Zientzilaria

Covering the bioinformatics niche and much more

Obtaining Overrepresented Motifs in DNA Sequences, Part 6

| Comments

We will take a break on developing the statistical module to obtain overrepresented motifs (I will introduce mul in the next stats post), and take a deeper look at the possibilities on obtaining the motif quorums. Mike DeHaemer, a regular commenter and contributor to the blog, sent me a Python script with 8 different ways distributed in 13 distinct functions for obtaining the motif quorums.

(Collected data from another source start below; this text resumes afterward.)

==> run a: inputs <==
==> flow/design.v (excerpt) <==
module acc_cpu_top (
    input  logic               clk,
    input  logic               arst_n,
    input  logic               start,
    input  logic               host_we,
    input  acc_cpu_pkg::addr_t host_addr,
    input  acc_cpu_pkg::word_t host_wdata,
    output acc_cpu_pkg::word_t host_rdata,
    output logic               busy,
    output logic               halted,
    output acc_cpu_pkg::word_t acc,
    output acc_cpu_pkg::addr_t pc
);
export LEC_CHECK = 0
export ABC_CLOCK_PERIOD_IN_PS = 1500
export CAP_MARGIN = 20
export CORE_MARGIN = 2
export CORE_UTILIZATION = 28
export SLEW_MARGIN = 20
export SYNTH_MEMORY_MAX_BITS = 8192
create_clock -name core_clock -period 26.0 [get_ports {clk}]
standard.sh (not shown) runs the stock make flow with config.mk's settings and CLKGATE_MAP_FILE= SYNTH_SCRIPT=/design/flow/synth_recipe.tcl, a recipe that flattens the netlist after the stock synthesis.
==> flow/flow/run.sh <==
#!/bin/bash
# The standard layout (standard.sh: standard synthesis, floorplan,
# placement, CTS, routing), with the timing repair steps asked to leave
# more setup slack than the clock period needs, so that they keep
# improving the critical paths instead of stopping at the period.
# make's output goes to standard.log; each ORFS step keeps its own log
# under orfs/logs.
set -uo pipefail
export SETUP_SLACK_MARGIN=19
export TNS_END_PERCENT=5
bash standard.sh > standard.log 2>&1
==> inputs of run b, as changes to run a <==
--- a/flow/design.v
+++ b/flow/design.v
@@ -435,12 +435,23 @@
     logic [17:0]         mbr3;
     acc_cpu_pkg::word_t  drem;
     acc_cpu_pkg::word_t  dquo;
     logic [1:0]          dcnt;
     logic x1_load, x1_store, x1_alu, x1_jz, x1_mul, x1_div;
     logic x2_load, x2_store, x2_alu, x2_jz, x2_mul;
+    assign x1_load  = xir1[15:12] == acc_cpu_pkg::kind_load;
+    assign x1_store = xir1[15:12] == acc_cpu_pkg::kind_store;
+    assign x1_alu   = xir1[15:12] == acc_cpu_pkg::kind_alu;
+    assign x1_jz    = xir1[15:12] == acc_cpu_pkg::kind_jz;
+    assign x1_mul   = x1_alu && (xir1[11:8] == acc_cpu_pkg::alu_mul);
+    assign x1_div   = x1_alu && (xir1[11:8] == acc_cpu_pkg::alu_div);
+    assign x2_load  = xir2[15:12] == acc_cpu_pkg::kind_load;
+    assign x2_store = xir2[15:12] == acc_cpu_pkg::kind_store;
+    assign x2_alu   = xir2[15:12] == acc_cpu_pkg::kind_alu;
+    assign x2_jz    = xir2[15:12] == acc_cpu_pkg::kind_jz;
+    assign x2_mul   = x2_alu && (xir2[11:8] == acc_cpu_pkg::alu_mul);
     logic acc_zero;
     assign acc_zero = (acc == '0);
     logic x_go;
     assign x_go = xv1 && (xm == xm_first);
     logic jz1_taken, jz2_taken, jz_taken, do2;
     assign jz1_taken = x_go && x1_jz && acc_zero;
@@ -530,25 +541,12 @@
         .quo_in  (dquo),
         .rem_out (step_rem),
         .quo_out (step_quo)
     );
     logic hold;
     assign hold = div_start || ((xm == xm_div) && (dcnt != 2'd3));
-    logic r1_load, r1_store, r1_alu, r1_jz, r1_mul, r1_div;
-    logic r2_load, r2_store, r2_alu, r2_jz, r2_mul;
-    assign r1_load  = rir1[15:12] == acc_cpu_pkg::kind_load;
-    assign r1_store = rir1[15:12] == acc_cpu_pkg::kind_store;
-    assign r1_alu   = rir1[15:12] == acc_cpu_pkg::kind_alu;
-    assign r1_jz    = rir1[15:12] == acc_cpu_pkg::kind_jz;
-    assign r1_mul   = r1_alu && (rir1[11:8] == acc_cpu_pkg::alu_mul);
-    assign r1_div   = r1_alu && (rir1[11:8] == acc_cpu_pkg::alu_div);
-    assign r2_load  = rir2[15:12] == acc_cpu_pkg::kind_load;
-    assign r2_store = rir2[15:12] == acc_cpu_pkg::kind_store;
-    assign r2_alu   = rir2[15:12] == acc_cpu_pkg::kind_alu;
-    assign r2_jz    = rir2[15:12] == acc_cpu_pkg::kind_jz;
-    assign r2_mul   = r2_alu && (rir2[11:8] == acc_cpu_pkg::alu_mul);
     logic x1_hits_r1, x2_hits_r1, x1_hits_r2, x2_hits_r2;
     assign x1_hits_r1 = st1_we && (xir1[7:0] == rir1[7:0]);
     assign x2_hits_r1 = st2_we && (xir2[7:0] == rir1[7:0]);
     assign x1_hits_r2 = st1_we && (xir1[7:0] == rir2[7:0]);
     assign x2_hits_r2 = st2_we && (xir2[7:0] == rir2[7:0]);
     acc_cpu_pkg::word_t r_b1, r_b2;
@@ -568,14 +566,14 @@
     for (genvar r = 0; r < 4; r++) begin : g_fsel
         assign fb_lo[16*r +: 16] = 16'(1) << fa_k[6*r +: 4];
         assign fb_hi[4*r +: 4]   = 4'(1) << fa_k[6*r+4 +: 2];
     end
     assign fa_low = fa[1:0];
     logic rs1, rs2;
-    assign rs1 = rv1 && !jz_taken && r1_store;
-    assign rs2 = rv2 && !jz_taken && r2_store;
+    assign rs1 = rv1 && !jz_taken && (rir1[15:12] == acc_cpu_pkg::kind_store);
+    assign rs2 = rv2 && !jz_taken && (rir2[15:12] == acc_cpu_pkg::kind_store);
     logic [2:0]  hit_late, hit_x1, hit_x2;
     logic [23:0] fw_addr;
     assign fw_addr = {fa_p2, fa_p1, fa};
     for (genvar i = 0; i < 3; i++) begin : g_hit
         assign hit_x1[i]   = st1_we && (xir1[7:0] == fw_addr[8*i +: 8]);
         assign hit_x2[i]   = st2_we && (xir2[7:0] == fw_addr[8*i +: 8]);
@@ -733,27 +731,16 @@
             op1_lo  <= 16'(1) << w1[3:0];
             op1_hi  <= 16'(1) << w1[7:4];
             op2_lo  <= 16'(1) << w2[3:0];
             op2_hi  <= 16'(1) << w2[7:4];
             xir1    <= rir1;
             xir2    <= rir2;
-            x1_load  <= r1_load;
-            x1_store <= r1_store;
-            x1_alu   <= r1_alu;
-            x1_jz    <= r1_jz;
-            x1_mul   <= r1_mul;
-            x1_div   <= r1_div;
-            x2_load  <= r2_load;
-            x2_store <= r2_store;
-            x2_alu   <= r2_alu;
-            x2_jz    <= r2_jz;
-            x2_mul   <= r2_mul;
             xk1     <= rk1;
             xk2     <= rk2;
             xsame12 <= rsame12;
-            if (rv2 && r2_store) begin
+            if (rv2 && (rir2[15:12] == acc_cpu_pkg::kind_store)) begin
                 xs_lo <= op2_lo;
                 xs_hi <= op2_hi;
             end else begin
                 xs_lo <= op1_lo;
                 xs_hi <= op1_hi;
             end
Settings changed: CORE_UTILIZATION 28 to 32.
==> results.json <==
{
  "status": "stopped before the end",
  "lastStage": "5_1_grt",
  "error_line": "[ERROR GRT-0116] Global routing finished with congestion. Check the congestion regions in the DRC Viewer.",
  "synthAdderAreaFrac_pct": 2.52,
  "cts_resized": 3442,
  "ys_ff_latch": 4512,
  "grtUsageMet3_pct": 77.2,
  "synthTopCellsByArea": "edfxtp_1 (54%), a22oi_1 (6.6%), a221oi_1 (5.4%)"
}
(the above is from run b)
From an optimization exercise on the open Yosys and OpenROAD flow, aimed at small area, a short achievable clock period and few clock cycles per item; shortcuts taken in it are not production practice. At most, simulation tests tie the RTL to the original design; equivalence was not proved.

Design ex_stage_mdu, start of the top module:
module ex_stage_mdu (
    input  logic        clock,
    input  logic        reset,
    input  logic        in_valid,
    output logic        in_ready,
    input  logic [4:0]  op,
    input  logic [31:0] operand_a,
    input  logic [31:0] operand_b,
    input  logic [1:0]  fwd_sel_a,
    input  logic [1:0]  fwd_sel_b,
    input  logic [31:0] wb_data,
    input  logic        is_jump,
    input  logic [31:0] pt_wdata_in,
    input  logic [4:0]  pt_rd_in,
    input  logic [31:0] pt_pc_in,
    input  logic        mem_stall,
    input  logic        flush,
    output logic        out_valid,
    output logic [31:0] res_out,
    output logic [31:0] pt_wdata_out,
    output logic [4:0]  pt_rd_out,
    output logic [31:0] pt_pc_out,
    output logic        redirect_valid,
    output logic [31:0] redirect_addr,
    output logic        busy
);
Size: ~8500 cells after synthesis, ~320 I/O pins, ~0.059 mm2 of cells after synthesis.
Settings: LEC_CHECK=0, ABC_AREA=1, CAP_MARGIN=20, CORE_MARGIN=2, CORE_UTILIZATION=30, SETUP_SLACK_MARGIN=2.5, SLEW_MARGIN=40, SYNTH_HIERARCHICAL=1, SYNTH_MINIMUM_KEEP_SIZE=0; clock period 16.0 ns.
standard.sh (not shown) runs the stock make flow with config.mk's settings and CLKGATE_MAP_FILE= SYNTH_SCRIPT=/design/flow/synth_recipe.tcl, a recipe that flattens the netlist after the stock synthesis.
==> flow/flow/run.sh <==
#!/bin/bash
# Standard ORFS layout; ports are buffered with a regular buffer instead of
# the delay cell buffer_ports picks by default.
set -euo pipefail
bash standard.sh "BUFFER_PORTS_ARGS=-buffer_cell sky130_fd_sc_hd__buf_2" finish > orfs_make.log 2>&1
Then changed:
==> flow/flow/run.sh (replaced) <==
#!/bin/bash
# Standard ORFS layout; ports are buffered with a regular buffer instead of
# the delay cell buffer_ports picks by default.
set -euo pipefail
bash standard.sh "BUFFER_PORTS_ARGS=-buffer_cell sky130_fd_sc_hd__buf_4" finish > orfs_make.log 2>&1
SETUP_SLACK_MARGIN = 2.0   (was 2.5)
After rerunning:
- core utilization falls by 0.27 points
- area after synthesis is unchanged
Then changed:
TNS_END_PERCENT = 10   (was default)
What happened:
- The changed run ran to the end with no violations
- die area is unchanged
- critical path depth climbs by 1
- utilization hardly moves
- global-route usage hardly moves
- area after synthesis is unchanged
- fmax barely changes
- via count is higher by 0.43%
- routed wire length went down by 0.38%
- hold slack barely changes
- design area barely changes
Function was not checked in any run of this note: the RTL went through the layout flow alone.

* * *

ex_stage_mdu, a different RTL version from the one above (not shown whole).
Size in the first run: about 8100 cells after synthesis, roughly 280 flip-flops, about 320 I/O pins, ~58000 sq um of cells after synthesis.
==> flow/design.v (excerpt) <==
module ex_stage_mdu (
    input  logic        clock,
    input  logic        reset,
    input  logic        in_valid,
    output logic        in_ready,
    input  logic [4:0]  op,
    input  logic [31:0] operand_a,
    input  logic [31:0] operand_b,
    input  logic [1:0]  fwd_sel_a,
    input  logic [1:0]  fwd_sel_b,
    input  logic [31:0] wb_data,
    input  logic        is_jump,
    input  logic [31:0] pt_wdata_in,
    input  logic [4:0]  pt_rd_in,
    input  logic [31:0] pt_pc_in,
    input  logic        mem_stall,
    input  logic        flush,
    output logic        out_valid,
    output logic [31:0] res_out,
    output logic [31:0] pt_wdata_out,
    output logic [4:0]  pt_rd_out,
    output logic [31:0] pt_pc_out,
    output logic        redirect_valid,
    output logic [31:0] redirect_addr,
    output logic        busy
);
    localparam int K = 4;
    localparam int CW = 3;             
    logic [31:0] op_a, op_b;
    always_comb begin
        case (fwd_sel_a)
            2'd1:    op_a = res_out;
            2'd2:    op_a = wb_data;
            default: op_a = operand_a;
        endcase
        case (fwd_sel_b)
            2'd1:    op_b = res_out;
            2'd2:    op_b = wb_data;
            default: op_b = operand_b;
        endcase
    end
    logic is_div, is_single, is_mul, is_mulh, fire;
    assign is_div    = (op == 5'd14) || (op == 5'd15) || (op == 5'd16) || (op == 5'd17);
    assign is_single = (op <= 5'd13);
    assign is_mul    = (op >= 5'd10) && (op <= 5'd13);
    assign is_mulh   = (op >= 5'd11) && (op <= 5'd13);
    assign in_ready  = reset && !busy && !mem_stall;
    assign fire      = in_valid && in_ready;
    logic [32:0]  ma, mb;
    logic [33:0]  bx;
    logic [16:0]  bneg, bone, btwo;
    logic [592:0] ppv;
    logic [63:0]  row0, row1;
    assign ma = {op_a[31] && ((op == 5'd11) || (op == 5'd12)), op_a};
    assign mb = {op_b[31] && (op == 5'd11), op_b};
    assign bx = {mb[32], mb};
    always_comb begin
        for (int i = 0; i < 17; i++) begin
            bneg[i] = bx[2*i+1] & ~(bx[2*i] & ((i == 0) ? 1'b0 : bx[2*i-1]));
            bone[i] = bx[2*i] ^ ((i == 0) ? 1'b0 : bx[2*i-1]);
            btwo[i] = (bx[2*i+1] & ~bx[2*i] & ~((i == 0) ? 1'b0 : bx[2*i-1]))
                    | (~bx[2*i+1] & bx[2*i] & ((i == 0) ? 1'b0 : bx[2*i-1]));
        end
    end
  ...
clock: 16.0 ns
lec_check: 0
abc_area: 1
cap_margin: 10
core_margin: 2
core_utilization: 30
place_density: 0.8
setup_slack_margin: 2.0
slew_margin: 20
synth_hierarchical: 1
synth_minimum_keep_size: 0
==> flow/flow/run.sh <==
#!/bin/bash
# Standard ORFS layout; ports are buffered with a regular buffer instead of
# the delay cell buffer_ports picks by default.
set -euo pipefail
bash standard.sh "BUFFER_PORTS_ARGS=-buffer_cell sky130_fd_sc_hd__buf_2" finish > orfs_make.log 2>&1
The starting point completed without violations.
Testbench counts at the start, summed over its fixed seeds: cycles 171,619, instrs 160,000.
==> next run, changes <==
Settings changed: CAP_MARGIN 10 to 20, PLACE_DENSITY 0.8 to default, SLEW_MARGIN 20 to 40.
The new run completed without violations.
Die area is unchanged.
Register-to-register slack gains 0.13 ns.
Routed wire length grows by roughly a tenth.
Cell area increases by a few percent.
Cell count rose slightly.
First-iteration DRC count is lower by a quarter to a third.
Count of clock-buffer cells in the layout is unchanged.
Synthesized area stays the same.
Clock skew fell by 0.0088 ns.
Setup slack improves by 0.20 ns.
==> next run, changes <==
Settings changed: PLACE_DENSITY from default to 0.8.
What happened: The changed run finished clean. Core utilization falls by 0.79 points. Global-route usage falls by 3.1 points. Routed wire length falls by 9.1%. Cell count falls by 0.92%. Cell area falls by 2.2%. Clock skew falls by 0.0069 ns. Critical path depth rises by 1.
==> next run, changes <==
Settings changed: PLACE_DENSITY 0.8 to 0.7.
Clock skew grows by 0.028 ns.
Non-clock buffer count climbs by 27.
Final area rose by 1.5%.
Worst hold slack gets worse by 0.012 ns.
Core utilization came out higher by 0.52 points.
==> next run, changes <==
Settings changed: PLACE_DENSITY 0.7 to 0.8, SETUP_SLACK_MARGIN 2.0 to 2.5.
Routed wire length goes down by about 2%.
Synthesized cell count does not change.
Final cell count goes up by 0.76%.
Count of clock-buffer cells in the layout goes up by 1.
Synthesized area does not change.
Final area goes up by 4.3%.
Via count goes up by 4.3%.

* * *

the reference run:
Another version of the RTL of ex_stage_mdu (not shown whole).
Size in the first run: about 8,800 cells after synthesis.
export LEC_CHECK = 0
export ABC_AREA = 1
export CAP_MARGIN = 20
export CORE_MARGIN = 2
export CORE_UTILIZATION = 30
export SETUP_SLACK_MARGIN = 3.0
export SLEW_MARGIN = 40
export SYNTH_HIERARCHICAL = 1
export SYNTH_MINIMUM_KEEP_SIZE = 0
create_clock -name core_clock -period 16.0 [get_ports {clock}]
==> flow/flow/run.sh <==
#!/bin/bash
# Standard ORFS layout; ports are buffered with a regular buffer instead of
# the delay cell buffer_ports picks by default.
set -euo pipefail
bash standard.sh "BUFFER_PORTS_ARGS=-buffer_cell sky130_fd_sc_hd__buf_4" finish > orfs_make.log 2>&1
Testbench counts of the reference run, summed over its fixed seeds: cycles 174,192, instrs 160,000.
Edits applied to the flow inputs when going from the reference run to the trial run:
Settings: SETUP_SLACK_MARGIN now 2.0, was 3.0.
Findings:
- Diff the trial run and the reference run: clock latency at the later pin of the worst-skew pair higher in the reference run
- Compared with the reference run, the trial run shows non-clock inverter instance count of the final layout that has gone up slightly.
- Fmax: the trial run lower than the reference run
- Post-synthesis compound-gate area fraction came out exactly the same in the trial run and the reference run.
- Between the trial run and the reference run, the signed area change from the synthesized netlist to the final layout is higher for the reference run.
- Non-clock buffer area fraction after layout is higher on the reference run
- The trial run against the reference run: non-clock buffer count dropped 12%.

* * *

## old
ex_stage_mdu with an RTL version that a note above also has.
For scale: ~8,100 cells after synthesis, roughly 320 I/O pins, ~0.058 sq mm of cells after synthesis.
==> flow/config.mk <==
export PLATFORM = sky130hd
export DESIGN_NAME = ex_stage_mdu
export DESIGN_NICKNAME = ex_stage_mdu
export VERILOG_FILES = /design/flow/design.v
export SDC_FILE = /design/flow/constraint.sdc
export NUM_CORES = 4
export LEC_CHECK = 0
export ABC_AREA = 1
export CAP_MARGIN = 20
export CORE_MARGIN = 2
export CORE_UTILIZATION = 30
export PLACE_DENSITY = 0.8
export SETUP_SLACK_MARGIN = 1.5
export SLEW_MARGIN = 40
export SYNTH_HIERARCHICAL = 1
export SYNTH_MINIMUM_KEEP_SIZE = 0
==> flow/constraint.sdc <==
create_clock -name core_clock -period 16.0 [get_ports {clock}]
set_input_delay 3.2000 -clock core_clock [delete_from_list [all_inputs] [get_ports {clock}]]
set_output_delay 3.2000 -clock core_clock [all_outputs]
set_load 0.01 [all_outputs]
==> flow/flow/run.sh <==
#!/bin/bash
# Standard ORFS layout; ports are buffered with a regular buffer instead of
# the delay cell buffer_ports picks by default.
set -euo pipefail
bash standard.sh "BUFFER_PORTS_ARGS=-buffer_cell sky130_fd_sc_hd__buf_2" finish > orfs_make.log 2>&1
old ended with every stage complete and zero timing, DRC or antenna violations.
Testbench counts of old, summed over its fixed seeds: cycles 171,619, instrs 160,000.
The following lists how new was set up differently from old:
# old
export LEC_CHECK = 0
export ABC_AREA = 1
export CAP_MARGIN = 20
export CORE_MARGIN = 2
export CORE_UTILIZATION = 30
export PLACE_DENSITY = 0.8
export SETUP_SLACK_MARGIN = 1.5
export SLEW_MARGIN = 40
export SYNTH_HIERARCHICAL = 1
export SYNTH_MINIMUM_KEEP_SIZE = 0
create_clock -name core_clock -period 16.0 [get_ports {clock}]
# new
export LEC_CHECK = 0
export ABC_AREA = 1
export CAP_MARGIN = 20
export CORE_MARGIN = 2
export CORE_UTILIZATION = 30
export PLACE_DENSITY = 0.9
export SETUP_SLACK_MARGIN = 2.0
export SLEW_MARGIN = 40
export SYNTH_HIERARCHICAL = 1
export SYNTH_MINIMUM_KEEP_SIZE = 0
create_clock -name core_clock -period 16.0 [get_ports {clock}]
Notes after the runs:
new ran to completion and came out clean on the timing, design-rule and antenna checks.
Diff old..new | count of pins on the block boundary | unchanged
Delta(area fraction of clock buffers and clock inverters, new - old) < 0
H-tree depth for new: 1 down relative to old
Looking at final wirelength, new sits 9.1% above old.
old was smaller in final cell area than new.

[afterwards: timing with drivers on the ports]
No port has a modelled driver above. Below, the same layouts with a new extraction and two added sets of constraints. Step 1 (the two cells are an assumption about what drives the block):
set clk [get_ports {clock}]
set_driving_cell -lib_cell sky130_fd_sc_hd__clkbuf_16 $clk
set_driving_cell -lib_cell sky130_fd_sc_hd__buf_2 [delete_from_list [all_inputs] $clk]
Step 2 also shifts input and output timing later by t, the mid clock arrival at the registers, as if the neighbouring blocks saw the same clock. a / b / c = ideal / step 1 / step 2; a / b = the first two.
run | t (ns) | slack for setup (ns) | hold slack, ns | latest minus earliest clock arrival (ns) | pins driven straight from the clock port
the first run of note 1 | 0.625 | 2.327 / 2.302 / 2.302 | 0.462 / 0.462 / 0.462 | 0.023 / 0.023 | 1
the second run of note 1 | 0.617 | 2.100 / 2.073 / 2.073 | 0.460 / 0.460 / 0.460 | 0.022 / 0.022 | 1
the third run of note 1 | 0.620 | 2.089 / 2.060 / 2.060 | 0.458 / 0.458 / 0.458 | 0.025 / 0.024 | 1
the first run of note 2 | 0.639 | 1.918 / 1.896 / 1.896 | 0.459 / 0.459 / 0.459 | 0.043 / 0.043 | 1
the second run of note 2 | 0.665 | 2.117 / 2.096 / 2.096 | 0.455 / 0.455 / 0.455 | 0.034 / 0.033 | 1
the third run of note 2 | 0.639 | 2.013 / 1.959 / 1.959 | 0.460 / 0.460 / 0.460 | 0.026 / 0.027 | 1
the fourth run of note 2 | 0.635 | 2.072 / 2.048 / 2.048 | 0.447 / 0.447 / 0.447 | 0.056 / 0.055 | 1
the fifth run of note 2 | 0.601 | 2.311 / 2.283 / 2.283 | 0.459 / 0.459 / 0.459 | 0.043 / 0.043 | 1
the reference run | 0.628 | 2.474 / 2.369 / 2.068 | 0.461 / 0.461 / 0.461 | 0.032 / 0.032 | 1
the trial run | 0.607 | 2.054 / 1.981 / 1.981 | 0.460 / 0.460 / 0.460 | 0.037 / 0.037 | 1
old | 0.608 | 1.590 / 1.569 / 1.569 | 0.456 / 0.456 / 0.456 | 0.050 / 0.050 | 1
new | 0.639 | 1.997 / 1.975 / 1.975 | 0.459 / 0.459 / 0.459 | 0.045 / 0.045 | 1
After both steps setup and hold are still met in every run listed. The setup slack of the reference run, which loses most, moves by -0.105 ns with the drivers and by -0.406 ns with both steps.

I will take advantage of his contribution and post all of them, with some quick comments on each one of them (his code comments were kept in each function). After, a small benchmarking will be posted. Most of the functions need to import a couple of module

1
2
from collections import defaultdict, deque
from itertools import count, izip, tee

and they have two parameters, a sequence list and the length of the motifs. The first function uses again the defaultdict and it is very similar to the one used in the final version of the quorum script. The defaultdict is initialized as a list and the ids are added to a the list, keys are motifs, only if they are not already present in it. The sequence id is generated in a variable incremented each time the loop iterates.

1
2
3
4
5
6
7
8
9
10
11
12
13
def get_quorums_01(seqs, mlen):
    """
    append seq id_no to list after checking to see if already present
    use explicit counter to create seq_no
    """
    quorum = defaultdict(list)
    id_no = 0
    for seq in seqs:
        id_no += 1
        for n in range(len(seq) - mlen):
            if id not in quorum[seq[n:n+mlen]]:
                quorum[seq[n:n + mlen]].append(id_no)
    return quorum

The second function is very similar to the first one, with the caveat that sequence id numbers are generated with enumerate.

1
2
3
4
5
6
7
8
9
10
11
12
def get_quorums_02(seqs, mlen):
    """
    append seq id_no to list after checking to see if already present
    use 'enumerate' to create seq_no
    """
    quorum = defaultdict(list)

    for id_no, seq in enumerate(seqs):
        for n in range(len(seq) - mlen):
            if id_no not in quorum[seq[n:n+mlen]]:
                quorum[seq[n:n+mlen]].append(id_no)
    return quorum

enumerate is a object based on another iterable object. When called enumerate always returns a tuple of an indexed series. For instance, in our case above, enumerate will return a series of tuples (0, sequence1), (1, sequence2) ... (n, sequenceN). That’s the reason the enumerate loop uses a tuple as its index

1
for id_no, seq in enumerate(seqs)

Next couple of posts will cover the other functions sent by Mike. Then we will go back to the statistical module.